::: Records supplied

### src/verilog/crs_defines.svh
// constants for the cpu register set and stack block
// Functional notes
// - 8-bit accumulator feeds alu operands and takes alu results
// - second index register is never pushed or popped by interrupts
// - 16-bit program counter made of low and high byte halves
// - 8-bit condition code resets to 111x1xxx, pushable and poppable whole
// - half carry bit 4 follows carry from bit 3 on add and adc
// - mask bit 3 set on entry or mask-set, cleared by unmask, restored from the stacked cc by interrupt return
// - requests arriving while masked stay pending until mask clears
// - clearing mask inside a routine lets pending requests in at once
// - zero bit 1 set when last result is zero, cleared otherwise
// - carry bit 0 from arithmetic, set/clear instructions, bit test, shifts
// - 16-bit stack pointer points at next free location, resets to 01ffh
// - stack pointer decrements after a push, increments before a pop
// - upper 9 bits fixed; reset or stack reset sets low seven bits
// - stack pointer low byte readable and writable by load
// - stack pointer wraps silently at both stack limits
// - interrupt entry writes program counter low first at current pointer
// - a call uses two stack bytes, an interrupt five
`ifndef CRS_DEFINES_SVH
`define CRS_DEFINES_SVH
`define CRS_CC_H_BIT      4
`define CRS_CC_I_BIT      3
`define CRS_CC_N_BIT      2
`define CRS_CC_Z_BIT      1
`define CRS_CC_C_BIT      0
`define CRS_CC_RESET      8'he8
`define CRS_SP_HI_FIXED   9'h003
`define CRS_SP_LOW_TOP    7'h7f
`define CRS_SP_RESET      16'h01ff
`define CRS_PC_RESET      16'h0000
`define CRS_CALL_BYTES    3'h2
`define CRS_INT_BYTES     3'h5
`endif

### src/verilog/crs_pkg.sv
// types for the cpu register set and stack block
package crs_pkg;
    // stack operation requested by the sequencer
    typedef enum logic [2:0] {
        CRS_OP_NONE, CRS_OP_PUSH_BYTE, CRS_OP_POP_BYTE, CRS_OP_CALL,
        CRS_OP_RET, CRS_OP_INT, CRS_OP_INTERRUPT_RETURN_INSTR
    } crs_stack_op_t;
    // register selector for loads, pushes and pops
    typedef enum logic [2:0] {
        CRS_SEL_A, CRS_SEL_X, CRS_SEL_Y, CRS_SEL_CC, CRS_SEL_SPL, CRS_SEL_PCL, CRS_SEL_PCH
    } crs_sel_t;
    // alu result with flag update enables
    typedef struct packed {
        logic       valid;
        logic [7:0] result;
        logic       upd_h;
        logic       half;
        logic       upd_c;
        logic       carry;
        logic       upd_nz;
        logic       wr_acc;
    } crs_alu_res_t;
    // stack memory write/read port
    typedef struct packed {
        logic        wr;
        logic        rd;
        logic [15:0] addr;
        logic [7:0]  wdata;
    } crs_mem_req_t;
endpackage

::::::

| What to work on |
From the records given above, copy all lines containing "resets".

| Reply to the exercise |
// - 8-bit condition code resets to 111x1xxx, pushable and poppable whole
// - 16-bit stack pointer points at next free location, resets to 01ffh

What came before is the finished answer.